South Huntington is an affluent hamlet and census-designated place (CDP) located within the Town of Huntington in Suffolk County, on Long Island, in New York, United States. It is considered part of the Greater Huntington area, which is anchored by Huntington. The population was 9,561 at the time of the 2020 census.

Residents of South Huntington have a Huntington Station postal address.

== History ==
South Huntington is the birthplace of Walt Whitman, and the Walt Whitman High School is nearby. It is also home to St. Anthony's High School, Walt Whitman High School and the South Huntington Public Library.
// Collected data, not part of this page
$ cat src/core/fsr_top.sv
// Flash status reporting block: command word decode, lock checks,
// non-volatile bit store and the read-only status word, on AHB-Lite.
// Assumes a single AHB-Lite master on hclk; the flash array itself
// is outside and each operation takes a fixed number of cycles.
//
// Added by the designer: the AHB-Lite slave port and the register offsets.
`timescale 1ns/1ps
`default_nettype none
`include "fsr_params.svh"

module fsr_top
  import fsr_pkg::*;
#(
  parameter int ADDR_W       = 32,
  parameter int REGIONS      = 16,
  parameter int REGION_SHIFT = 6,
  parameter int BUSY_CYCLES  = 16,
  parameter bit SECOND_PLANE = 1'b0
) (
  // Clock, reset, enable
  input  wire logic              hclk,
  input  wire logic              hresetn,
  input  wire logic              clk_en,
  // AHB-Lite slave
  input  wire logic              hsel,
  input  wire logic [ADDR_W-1:0] haddr,
  input  wire logic [1:0]        htrans,
  input  wire logic              hwrite,
  input  wire logic [2:0]        hsize,
  input  wire logic [31:0]       hwdata,
  input  wire logic              hready,
  output logic                   hreadyout,
  output logic                   hresp,
  output logic [31:0]            hrdata,
  // Interrupt
  output logic                   irq
);

  fsr_state_t s;
  fsr_state_t next_s;

  // Region that holds a given page
  function automatic logic [3:0] region_of(input logic [9:0] page);
    logic [9:0] shifted;
    shifted = page >> REGION_SHIFT;
    return shifted[3:0];
  endfunction

  // Flags present: the low 8 when REGIONS is 8 or fewer, otherwise all 16
  function automatic logic [15:0] region_mask();
    logic [15:0] m;
    m = 16'hFFFF;
    if (REGIONS <= 8) begin
      m = 16'h00FF;
    end
    return m;
  endfunction

  // Op codes this instance implements
  function automatic logic op_known(input logic [3:0] op);
    logic k;
    case (op)
      `FSR_OP_WRITE_PAGE,
      `FSR_OP_LOCK,
      `FSR_OP_WRITE_LOCK,
      `FSR_OP_UNLOCK,
      `FSR_OP_ERASE_ALL: k = 1'b1;
      `FSR_OP_SET_USER,
      `FSR_OP_CLR_USER,
      `FSR_OP_SET_SECURE: k = !SECOND_PLANE;
      default: k = 1'b0;
    endcase
    return k;
  endfunction

  logic [31:0] status_word;
  logic        ap_take;
  logic        ap_mapped;
  logic        cmd_write;
  logic        stat_read;
  logic [15:0] live_locks;

  // Stall the master while the block is frozen, so no beat is lost
  assign hreadyout = clk_en;
  assign hresp     = 1'b0;
  assign hrdata    = s.rdata;
  assign irq       = |(s.irq_status & s.irq_mask);

  assign ap_take   = hsel && hready && htrans[1];
  assign ap_mapped = (haddr[ADDR_W-1:4] == '0);
  assign cmd_write = s.dp_valid && s.dp_write && (s.dp_off == `FSR_OFF_CMD);
  assign stat_read = ap_take && ap_mapped && !hwrite && (haddr[3:0] == `FSR_OFF_STATUS);
  assign live_locks = s.locks & region_mask();

  always_comb begin
    status_word = `FSR_RST_WORD;
    status_word[`FSR_BIT_IDLE]   = (s.phase == FSR_READY);
    status_word[`FSR_BIT_LOCKV]  = s.lock_viol;
    status_word[`FSR_BIT_BADCMD] = s.bad_cmd;
    if (!SECOND_PLANE) begin
      status_word[`FSR_BIT_SECURE] = s.security;
      status_word[`FSR_USER_HI:`FSR_USER_LO] = s.user_nvm;
    end
    status_word[`FSR_LOCKS_HI:`FSR_LOCKS_LO] = live_locks;
  end

  always_comb begin
    logic [3:0] opc;
    logic [7:0] key;
    logic [9:0] page;
    logic [3:0] rgn;
    logic       set_lockv;
    logic       set_bad;
    logic       set_done;
    logic [2:0] ev;
    logic [15:0] rmask;

    opc       = hwdata[`FSR_OPC_HI:`FSR_OPC_LO];
    key       = hwdata[`FSR_KEY_HI:`FSR_KEY_LO];
    page      = hwdata[`FSR_PAGE_HI:`FSR_PAGE_LO];
    rgn       = region_of(page);
    set_lockv = 1'b0;
    set_bad   = 1'b0;
    set_done  = 1'b0;
    ev        = `FSR_RST_EV;
    rmask     = region_mask();
    next_s    = s;

    // Address phase capture; read data is ready for the data phase
    next_s.dp_valid = ap_take;
    next_s.dp_write = hwrite;
    next_s.dp_off   = ap_mapped ? haddr[3:0] : `FSR_OFF_CMD;
    if (ap_take && !ap_mapped) begin
      next_s.dp_valid = 1'b0;
    end
    if (ap_take && !hwrite) begin
      if (!ap_mapped) begin
        next_s.rdata = `FSR_RST_WORD;
      end else if (haddr[3:0] == `FSR_OFF_STATUS) begin
        next_s.rdata = status_word;
      end else if (haddr[3:0] == `FSR_OFF_IRQ_STAT) begin
        next_s.rdata = {29'h0, s.irq_status};
      end else if (haddr[3:0] == `FSR_OFF_IRQ_MASK) begin
        next_s.rdata = {29'h0, s.irq_mask};
      end else begin
        next_s.rdata = `FSR_RST_WORD;
      end
    end

    // Command word: key first, then op code legality and lock checks
    if (cmd_write) begin
      if (key != `FSR_KEY) begin
        set_bad = 1'b1;
      end else if (opc == `FSR_OP_NONE) begin
        set_bad = 1'b0;
      end else if (!op_known(opc)) begin
        set_bad = 1'b1;
      end else if (s.phase == FSR_READY) begin
        if ((opc == `FSR_OP_WRITE_PAGE || opc == `FSR_OP_WRITE_LOCK) && live_locks[rgn]) begin
          set_lockv = 1'b1;
        end else if (opc == `FSR_OP_ERASE_ALL && (|live_locks)) begin
          set_lockv = 1'b0; // Erase of a partly locked array is cancelled
        end else begin
          next_s.phase = FSR_BUSY;
          next_s.count = 16'(BUSY_CYCLES - 1);
          next_s.op    = opc;
          next_s.page  = page;
        end
      end
    end

    // Running operation; its effect lands on the last busy cycle
    if (s.phase == FSR_BUSY) begin
      if (s.count == 16'h0000) begin
        next_s.phase = FSR_READY;
        set_done = 1'b1;
        case (s.op)
          `FSR_OP_LOCK,
          `FSR_OP_WRITE_LOCK: next_s.locks[region_of(s.page)] = rmask[region_of(s.page)];
          `FSR_OP_UNLOCK:     next_s.locks[region_of(s.page)] = 1'b0;
          `FSR_OP_SET_USER:   next_s.user_nvm[s.page[0]] = 1'b1;
          `FSR_OP_CLR_USER:   next_s.user_nvm[s.page[0]] = 1'b0;
          `FSR_OP_SET_SECURE: next_s.security = 1'b1;
          default:            next_s.security = s.security;
        endcase
      end else begin
        next_s.count = s.count - 16'h0001;
      end
    end

    // A new event in the cycle of the clearing read wins over the clear
    next_s.lock_viol = (s.lock_viol && !stat_read) || set_lockv;
    next_s.bad_cmd   = (s.bad_cmd && !stat_read) || set_bad;

    ev[`FSR_EV_IDLE]   = set_done;
    ev[`FSR_EV_LOCKV]  = set_lockv;
    ev[`FSR_EV_BADCMD] = set_bad;

    if (s.dp_valid && s.dp_write) begin
      if (s.dp_off == `FSR_OFF_IRQ_STAT) begin
        next_s.irq_status = s.irq_status & ~hwdata[2:0];
      end else if (s.dp_off == `FSR_OFF_IRQ_MASK) begin
        next_s.irq_mask = hwdata[2:0];
      end
    end
    next_s.irq_status = next_s.irq_status | ev;
  end

  always_ff @(posedge hclk or negedge hresetn) begin
    if (!hresetn) begin
      s.dp_valid   <= 1'b0;
      s.dp_write   <= 1'b0;
      s.dp_off     <= `FSR_OFF_CMD;
      s.rdata      <= `FSR_RST_WORD;
      s.phase      <= FSR_READY;
      s.count      <= 16'h0000;
      s.op         <= `FSR_OP_NONE;
      s.page       <= 10'h000;
      s.locks      <= `FSR_RST_LOCKS;
      s.user_nvm   <= `FSR_RST_USER;
      s.security   <= 1'b0;
      s.lock_viol  <= 1'b0;
      s.bad_cmd    <= 1'b0;
      s.irq_status <= `FSR_RST_EV;
      s.irq_mask   <= `FSR_RST_EV;
    end else if (clk_en) begin
      s <= next_s;
    end
  end

endmodule // fsr_top
`default_nettype wire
The construction of the Walt Whitman Shops – previously known as the Walt Whitman Shopping Center – was announced in 1956, after the department store chain Abraham & Straus purchased 45 acre in South Huntington that year to build a shopping mall and parking lot. An A & S store would be built as the centerpiece of the mall. The groundbreaking ceremony for the shopping center took place on April 20, 1961. The first store to open, on March 28, 1962, was Abraham & Straus, followed by Macy's on September 18, 1962. The official opening for the entire shopping center was in November 1962. It was the first enclosed shopping center on Long Island. The mall had 75 stores, lighted fountains, and a reflecting pool. The parking lot had spaces for 5,000 cars. Renovations at the mall took place in 1998, including changes to the main concourse and an elevated parking deck. Also in this time period, three new department stores were added. Bloomingdale's opened on August 5, 1998 followed by Lord & Taylor on November 11, 1998. Saks Fifth Avenue opened its doors on March 11, 1999. A second renovation was completed in November 2013. This included adding 70,000 square feet to the facility as well as doing exterior remodeling. A statue of Walt Whitman was also added. As of 2026, the mall was owned by Simon Property Group.
==Geography==
According to the United States Census Bureau, the CDP has a total area of 8.8 km2, all land.
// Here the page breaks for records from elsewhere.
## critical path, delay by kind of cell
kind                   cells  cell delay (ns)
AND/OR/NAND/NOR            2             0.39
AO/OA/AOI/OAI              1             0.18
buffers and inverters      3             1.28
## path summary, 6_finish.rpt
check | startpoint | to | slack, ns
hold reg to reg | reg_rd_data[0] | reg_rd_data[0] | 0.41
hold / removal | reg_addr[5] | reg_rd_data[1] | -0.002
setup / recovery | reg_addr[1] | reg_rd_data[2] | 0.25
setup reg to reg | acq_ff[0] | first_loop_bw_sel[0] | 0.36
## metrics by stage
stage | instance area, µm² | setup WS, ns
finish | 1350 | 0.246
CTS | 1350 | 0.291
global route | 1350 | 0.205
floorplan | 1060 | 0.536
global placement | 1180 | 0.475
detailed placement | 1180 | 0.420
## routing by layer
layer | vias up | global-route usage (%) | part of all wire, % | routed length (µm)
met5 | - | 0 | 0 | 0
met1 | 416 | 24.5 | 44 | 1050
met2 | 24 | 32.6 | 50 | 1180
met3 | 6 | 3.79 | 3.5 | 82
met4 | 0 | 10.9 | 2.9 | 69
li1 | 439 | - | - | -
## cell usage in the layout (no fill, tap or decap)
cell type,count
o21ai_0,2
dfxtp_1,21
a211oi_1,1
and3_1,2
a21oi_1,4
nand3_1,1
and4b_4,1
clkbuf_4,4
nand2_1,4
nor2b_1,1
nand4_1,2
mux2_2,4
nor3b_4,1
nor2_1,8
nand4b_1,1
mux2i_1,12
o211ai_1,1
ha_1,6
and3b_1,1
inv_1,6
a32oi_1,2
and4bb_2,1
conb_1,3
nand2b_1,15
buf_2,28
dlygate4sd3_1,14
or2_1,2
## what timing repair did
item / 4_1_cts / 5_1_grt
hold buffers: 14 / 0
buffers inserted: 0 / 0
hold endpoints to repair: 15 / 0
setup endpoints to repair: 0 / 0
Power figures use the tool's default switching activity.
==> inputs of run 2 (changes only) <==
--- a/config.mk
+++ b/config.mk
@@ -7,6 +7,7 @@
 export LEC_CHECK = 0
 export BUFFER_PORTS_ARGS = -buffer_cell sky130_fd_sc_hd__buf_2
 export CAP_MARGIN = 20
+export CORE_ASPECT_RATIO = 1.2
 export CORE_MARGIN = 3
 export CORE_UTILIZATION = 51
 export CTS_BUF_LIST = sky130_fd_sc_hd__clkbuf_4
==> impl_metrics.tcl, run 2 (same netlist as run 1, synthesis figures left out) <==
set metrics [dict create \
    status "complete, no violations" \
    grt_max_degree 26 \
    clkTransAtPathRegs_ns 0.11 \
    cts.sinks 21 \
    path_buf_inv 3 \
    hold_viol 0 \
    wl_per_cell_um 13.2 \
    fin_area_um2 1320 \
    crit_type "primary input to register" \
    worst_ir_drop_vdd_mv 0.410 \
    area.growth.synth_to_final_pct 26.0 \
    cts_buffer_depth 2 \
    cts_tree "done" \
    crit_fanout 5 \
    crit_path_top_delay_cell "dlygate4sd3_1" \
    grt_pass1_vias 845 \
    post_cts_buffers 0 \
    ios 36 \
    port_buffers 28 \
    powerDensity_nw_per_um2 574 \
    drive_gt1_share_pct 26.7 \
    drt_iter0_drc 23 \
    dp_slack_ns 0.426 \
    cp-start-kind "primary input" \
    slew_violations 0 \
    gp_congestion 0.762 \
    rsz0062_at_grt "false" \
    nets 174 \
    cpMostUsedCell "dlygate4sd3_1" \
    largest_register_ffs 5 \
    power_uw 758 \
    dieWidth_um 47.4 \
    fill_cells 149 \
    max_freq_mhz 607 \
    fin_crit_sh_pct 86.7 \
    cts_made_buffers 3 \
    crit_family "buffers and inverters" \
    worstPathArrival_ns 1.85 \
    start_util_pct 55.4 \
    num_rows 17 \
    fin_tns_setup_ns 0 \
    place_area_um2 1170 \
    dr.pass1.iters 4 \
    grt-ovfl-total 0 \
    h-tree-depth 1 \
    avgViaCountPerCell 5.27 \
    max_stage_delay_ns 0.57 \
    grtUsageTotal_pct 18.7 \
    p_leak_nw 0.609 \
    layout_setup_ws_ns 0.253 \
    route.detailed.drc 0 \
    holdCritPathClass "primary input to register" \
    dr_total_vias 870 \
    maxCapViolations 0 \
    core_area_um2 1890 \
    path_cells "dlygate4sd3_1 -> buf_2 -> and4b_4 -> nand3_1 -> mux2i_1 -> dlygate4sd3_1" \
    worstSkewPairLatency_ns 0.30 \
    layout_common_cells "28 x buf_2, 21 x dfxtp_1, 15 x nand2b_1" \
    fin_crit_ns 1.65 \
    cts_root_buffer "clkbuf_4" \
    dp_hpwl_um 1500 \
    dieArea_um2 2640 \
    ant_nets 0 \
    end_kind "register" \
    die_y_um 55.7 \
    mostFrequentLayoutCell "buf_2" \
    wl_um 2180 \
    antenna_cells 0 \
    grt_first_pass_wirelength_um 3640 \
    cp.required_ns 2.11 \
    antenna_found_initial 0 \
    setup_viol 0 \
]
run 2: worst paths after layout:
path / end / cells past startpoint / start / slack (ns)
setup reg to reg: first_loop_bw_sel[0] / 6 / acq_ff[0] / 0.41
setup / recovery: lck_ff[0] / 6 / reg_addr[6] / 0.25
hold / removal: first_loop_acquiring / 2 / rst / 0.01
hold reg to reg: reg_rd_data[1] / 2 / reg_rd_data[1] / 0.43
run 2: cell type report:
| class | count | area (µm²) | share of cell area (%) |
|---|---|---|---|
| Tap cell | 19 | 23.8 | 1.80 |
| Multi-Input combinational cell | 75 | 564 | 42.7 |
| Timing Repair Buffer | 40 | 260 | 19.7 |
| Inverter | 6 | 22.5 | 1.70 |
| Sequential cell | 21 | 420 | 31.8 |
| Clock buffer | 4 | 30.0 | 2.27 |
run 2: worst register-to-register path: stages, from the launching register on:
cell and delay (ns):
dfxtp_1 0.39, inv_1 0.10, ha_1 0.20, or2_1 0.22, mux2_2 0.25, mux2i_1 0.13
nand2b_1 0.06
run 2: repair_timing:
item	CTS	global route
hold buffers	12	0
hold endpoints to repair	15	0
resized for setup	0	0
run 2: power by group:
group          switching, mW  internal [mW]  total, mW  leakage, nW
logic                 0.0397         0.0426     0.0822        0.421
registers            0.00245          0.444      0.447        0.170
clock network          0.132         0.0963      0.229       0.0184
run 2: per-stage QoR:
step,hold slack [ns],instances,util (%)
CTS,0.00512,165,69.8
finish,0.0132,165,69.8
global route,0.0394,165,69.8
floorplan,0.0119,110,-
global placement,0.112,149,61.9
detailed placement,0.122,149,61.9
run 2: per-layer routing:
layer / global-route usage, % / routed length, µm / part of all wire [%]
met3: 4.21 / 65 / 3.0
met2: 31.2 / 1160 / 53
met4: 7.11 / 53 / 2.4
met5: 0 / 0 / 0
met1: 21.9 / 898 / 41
[src/logic/rx_err_pkg.sv]
`default_nettype none
package rx_err_pkg;
  localparam int VC_W     = 2;
  localparam int NUM_VC   = 4;
  localparam int LANES    = 4;
  localparam int SYND_W   = 6;
  localparam int DT_W     = 6;
  localparam int CRC_W    = 16;

  localparam logic [VC_W-1:0] VC_ZERO = 2'h0;

  // data type codes: short synchronisation, generic short and long packet ranges
  localparam logic [DT_W-1:0] DT_FRAME_START = 6'h00;
  localparam logic [DT_W-1:0] DT_FRAME_END   = 6'h01;
  localparam logic [DT_W-1:0] DT_SYNC_LAST   = 6'h07;
  localparam logic [DT_W-1:0] DT_GENERIC_LO  = 6'h08;
  localparam logic [DT_W-1:0] DT_GENERIC_HI  = 6'h0F;
  localparam logic [DT_W-1:0] DT_LONG_LO     = 6'h10;
  // last implemented long packet code; codes above it are not implemented
  localparam logic [DT_W-1:0] DT_LONG_HI     = 6'h37;

  typedef enum logic [1:0] {
    hdr_clean,
    hdr_corrected,
    hdr_double
  } hdr_class_e;

  // one decoded packet header as delivered by the header decoder
  typedef struct packed {
    logic              valid;
    logic [VC_W-1:0]   vc;
    logic [DT_W-1:0]   dt;
    logic [SYND_W-1:0] syndrome;
    logic              one_bit;
  } header_s;

  // end of payload with received and computed checksums
  typedef struct packed {
    logic             valid;
    logic [VC_W-1:0]  vc;
    logic [CRC_W-1:0] received;
    logic [CRC_W-1:0] computed;
  } payload_s;

  typedef enum logic [1:0] {
    vc_idle,
    vc_in_frame,
    vc_after_end
  } vc_state_e;
endpackage
`default_nettype wire

[src/logic/rx_packet_error_tracker.sv]
`default_nettype none
module rx_packet_error_tracker (
  input  wire logic                                   clock,
  input  wire logic                                   rstn,
  input  wire logic                                   received_byte_clock,
  input  wire rx_err_pkg::header_s                    header,
  input  wire rx_err_pkg::payload_s                   payload,
  input  wire logic                                   leader_sync_lost_error,
  input  wire logic [rx_err_pkg::LANES-1:0]           lane_stop_state,
  input  wire logic                                   data_valid_in,
  output logic                                        header_double_error,
  output logic                                        header_corrected_flag,
  output logic                                        header_clean_flag,
  output logic                                        payload_checksum_error,
  output logic [rx_err_pkg::NUM_VC-1:0]               unknown_packet_type_error,
  output logic [rx_err_pkg::NUM_VC-1:0]               frame_pairing_error,
  output logic [rx_err_pkg::VC_W-1:0]                 frame_pairing_vc,
  output logic [rx_err_pkg::NUM_VC-1:0]               frame_payload_error,
  output logic                                        discarding,
  output logic                                        data_valid_out,
  output logic [rx_err_pkg::LANES-1:0]                lane_ready,
  output logic                                        byte_clock_seen
);
  // link-side inputs resampled on the system clock
  logic [rx_err_pkg::LANES-1:0] stop_sync;
  logic                         sync_lost_sync;
  logic                         bclk_sync;
  logic                         bclk_prev;
  logic                         sync_lost_prev;

  rx_sync2 #(.W(rx_err_pkg::LANES + 2)) u_sync (
    .clock (clock),
    .rstn  (rstn),
    .d     ({lane_stop_state, leader_sync_lost_error, received_byte_clock}),
    .q     ({stop_sync, sync_lost_sync, bclk_sync})
  );

  // the pulse spans one byte clock, so catch its rising edge only
  wire sync_lost_evt = sync_lost_sync & ~sync_lost_prev;
  wire all_stopped   = &stop_sync;

  function automatic logic dt_known(input logic [rx_err_pkg::DT_W-1:0] dt);
    dt_known = (dt <= rx_err_pkg::DT_SYNC_LAST)
      || (dt >= rx_err_pkg::DT_GENERIC_LO && dt <= rx_err_pkg::DT_GENERIC_HI)
      || (dt >= rx_err_pkg::DT_LONG_LO && dt <= rx_err_pkg::DT_LONG_HI);
  endfunction

  function automatic logic [rx_err_pkg::NUM_VC-1:0] vc_hot(
    input logic [rx_err_pkg::VC_W-1:0] vc
  );
    vc_hot = '0;
    vc_hot[vc] = 1'b1;
  endfunction

  // header classification from the syndrome
  wire hdr_zero    = header.syndrome == '0;
  wire hdr_dbl     = header.valid & ~hdr_zero & ~header.one_bit;
  wire hdr_cor     = header.valid & ~hdr_zero & header.one_bit;
  wire hdr_cln     = header.valid & hdr_zero;
  wire crc_bad     = payload.valid & (payload.received != payload.computed);

  // while discarding no headers or checksum errors reach the channel machines; link loss still does
  wire hdr_usable  = (hdr_cln | hdr_cor) & ~discarding;
  wire is_start    = hdr_usable & (header.dt == rx_err_pkg::DT_FRAME_START);
  wire is_end      = hdr_usable & (header.dt == rx_err_pkg::DT_FRAME_END);
  wire id_unknown  = hdr_usable & ~dt_known(header.dt);

  wire [rx_err_pkg::NUM_VC-1:0] hdr_sel = vc_hot(header.vc);
  wire [rx_err_pkg::NUM_VC-1:0] pay_sel = vc_hot(payload.vc);

  wire next_discarding = (hdr_dbl | sync_lost_evt) ? 1'b1 :
                         (all_stopped ? 1'b0 : discarding);

  wire [rx_err_pkg::NUM_VC-1:0] pair_raw;
  wire [rx_err_pkg::NUM_VC-1:0] data_raw;
  wire [rx_err_pkg::NUM_VC-1:0] id_raw;

  // one protocol tracker per virtual channel
  genvar g;
  generate
    for (g = 0; g < rx_err_pkg::NUM_VC; g++)
    begin : g_vc
      rx_vc_tracker u_trk (
        .clock              (clock),
        .rstn               (rstn),
        .frame_start_packet (is_start & hdr_sel[g]),
        .frame_end_packet   (is_end & hdr_sel[g]),
        .data_bad           (crc_bad & ~discarding & pay_sel[g]),
        .id_bad             (id_unknown & hdr_sel[g]),
        .link_lost          (sync_lost_evt),
        .pairing_error      (pair_raw[g]),
        .payload_error      (data_raw[g]),
        .id_error           (id_raw[g])
      );
    end
  endgenerate

  // lowest channel with a pairing error names the channel
  logic [rx_err_pkg::VC_W-1:0] pair_vc;
  always_comb
  begin
    pair_vc = rx_err_pkg::VC_ZERO;
    for (int i = rx_err_pkg::NUM_VC - 1; i >= 0; i--)
      if (pair_raw[i])
        pair_vc = i[rx_err_pkg::VC_W-1:0];
  end

  always_ff @(posedge clock or negedge rstn)
  begin
    if (!rstn)
    begin
      bclk_prev      <= 1'b0;
      sync_lost_prev <= 1'b0;
      discarding     <= 1'b0;
    end
    else
    begin
      bclk_prev      <= bclk_sync;
      sync_lost_prev <= sync_lost_sync;
      discarding     <= next_discarding;
    end
  end

  always_ff @(posedge clock or negedge rstn)
  begin
    if (!rstn)
    begin
      header_double_error       <= 1'b0;
      header_corrected_flag     <= 1'b0;
      header_clean_flag         <= 1'b0;
      payload_checksum_error    <= 1'b0;
      unknown_packet_type_error <= '0;
      frame_pairing_error       <= '0;
      frame_pairing_vc          <= rx_err_pkg::VC_ZERO;
      frame_payload_error       <= '0;
      data_valid_out            <= 1'b0;
      lane_ready                <= '0;
      byte_clock_seen           <= 1'b0;
    end
    else
    begin
      header_double_error       <= hdr_dbl;
      header_corrected_flag     <= hdr_cor;
      header_clean_flag         <= hdr_cln & ~discarding;
      payload_checksum_error    <= crc_bad;
      unknown_packet_type_error <= id_raw;
      frame_pairing_error       <= pair_raw;
      frame_pairing_vc          <= pair_vc;
      frame_payload_error       <= data_raw;
      data_valid_out            <= data_valid_in & ~next_discarding;
      lane_ready                <= stop_sync;
      byte_clock_seen           <= bclk_sync & ~bclk_prev;
    end
  end
endmodule
`default_nettype wire

[src/logic/rx_sync2.sv]
`default_nettype none
module rx_sync2 #(
  parameter int W = 1
) (
  input  wire logic         clock,
  input  wire logic         rstn,
  input  wire logic [W-1:0] d,
  output logic      [W-1:0] q
);
  logic [W-1:0] meta;

  always_ff @(posedge clock or negedge rstn)
  begin
    if (!rstn)
    begin
      meta <= '0;
      q    <= '0;
    end
    else
    begin
      meta <= d;
      q    <= meta;
    end
  end
endmodule
`default_nettype wire

[src/logic/rx_vc_tracker.sv]
`default_nettype none
module rx_vc_tracker (
  input  wire logic clock,
  input  wire logic rstn,
  input  wire logic frame_start_packet,
  input  wire logic frame_end_packet,
  input  wire logic data_bad,
  input  wire logic id_bad,
  input  wire logic link_lost,
  output logic      pairing_error,
  output logic      payload_error,
  output logic      id_error
);
  rx_err_pkg::vc_state_e state;
  rx_err_pkg::vc_state_e next_state;
  logic                  dirty;
  logic                  next_pairing;
  logic                  next_dirty;

  always_comb
  begin
    next_state   = state;
    next_pairing = 1'b0;
    case (state)
      rx_err_pkg::vc_idle:
      begin
        if (frame_start_packet)
          next_state = rx_err_pkg::vc_in_frame;
        else if (frame_end_packet)
          next_pairing = 1'b1;
      end
      rx_err_pkg::vc_in_frame:
      begin
        if (frame_start_packet)
          next_pairing = 1'b1;
        else if (frame_end_packet)
          next_state = rx_err_pkg::vc_after_end;
      end
      rx_err_pkg::vc_after_end:
      begin
        if (frame_start_packet)
          next_state = rx_err_pkg::vc_in_frame;
        else if (frame_end_packet)
          next_pairing = 1'b1;
      end
      default:
        next_state = rx_err_pkg::vc_idle;
    endcase
    if (link_lost)
    begin
      next_state   = rx_err_pkg::vc_idle;
      next_pairing = 1'b1;
    end
  end

  // payload errors gathered since the previous frame end
  assign next_dirty = frame_end_packet ? 1'b0 : (dirty | data_bad);

  always_ff @(posedge clock or negedge rstn)
  begin
    if (!rstn)
    begin
      state         <= rx_err_pkg::vc_idle;
      dirty         <= 1'b0;
      pairing_error <= 1'b0;
      payload_error <= 1'b0;
      id_error      <= 1'b0;
    end
    else
    begin
      state         <= next_state;
      dirty         <= next_dirty;
      pairing_error <= next_pairing;
      payload_error <= frame_end_packet ? (dirty | data_bad) : payload_error | data_bad;
      id_error      <= id_bad | (id_error & ~frame_end_packet);
    end
  end
endmodule
`default_nettype wire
South Huntington is assigned to the Huntington Station post office by the United States Postal Service, along with the Huntington Station, NY 11746 ZIP Code.

== Economy ==
Across from the Walt Whitman Birthplace State Historic Site on Walt Whitman Road (NY 110) are the Walt Whitman Shops – a large shopping mall owned by Simon Property Group.

==Demographics==

As of the census of 2000, there were 9,465 people, 3,299 households, and 2,533 families residing in the CDP. The population density was 2,802.0 PD/sqmi. There were 3,379 housing units at an average density of 1,000.3 /sqmi. The racial makeup of the CDP was 93.47% White, 0.85% African American, 0.06% Native American, 3.55% Asian, 0.82% from other races, and 1.25% from two or more races. Hispanic or Latino of any race were 3.76% of the population.

There were 3,299 households, out of which 32.3% had children under the age of 18 living with them, 64.2% were married couples living together, 9.4% had a female householder with no husband present, and 23.2% were non-families. 17.7% of all households were made up of individuals, and 7.3% had someone living alone who was 65 years of age or older. The average household size was 2.77 and the average family size was 3.14.

In the CDP, the population was spread out, with 22.4% under the age of 18, 5.1% from 18 to 24, 31.8% from 25 to 44, 24.1% from 45 to 64, and 16.6% who were 65 years of age or older. The median age was 40 years. For every 100 females, there were 93.8 males. For every 100 females age 18 and over, there were 90.0 males.

The median income for a household in the CDP was $177,950, and the median income for a family was $184,828. Males had a median income of $60,440 versus $41,867 for females. The per capita income for the CDP was $34,011. About 3.3% of families and 4.4% of the population were below the poverty line, including 3.5% of those under age 18 and 8.9% of those age 65 or over.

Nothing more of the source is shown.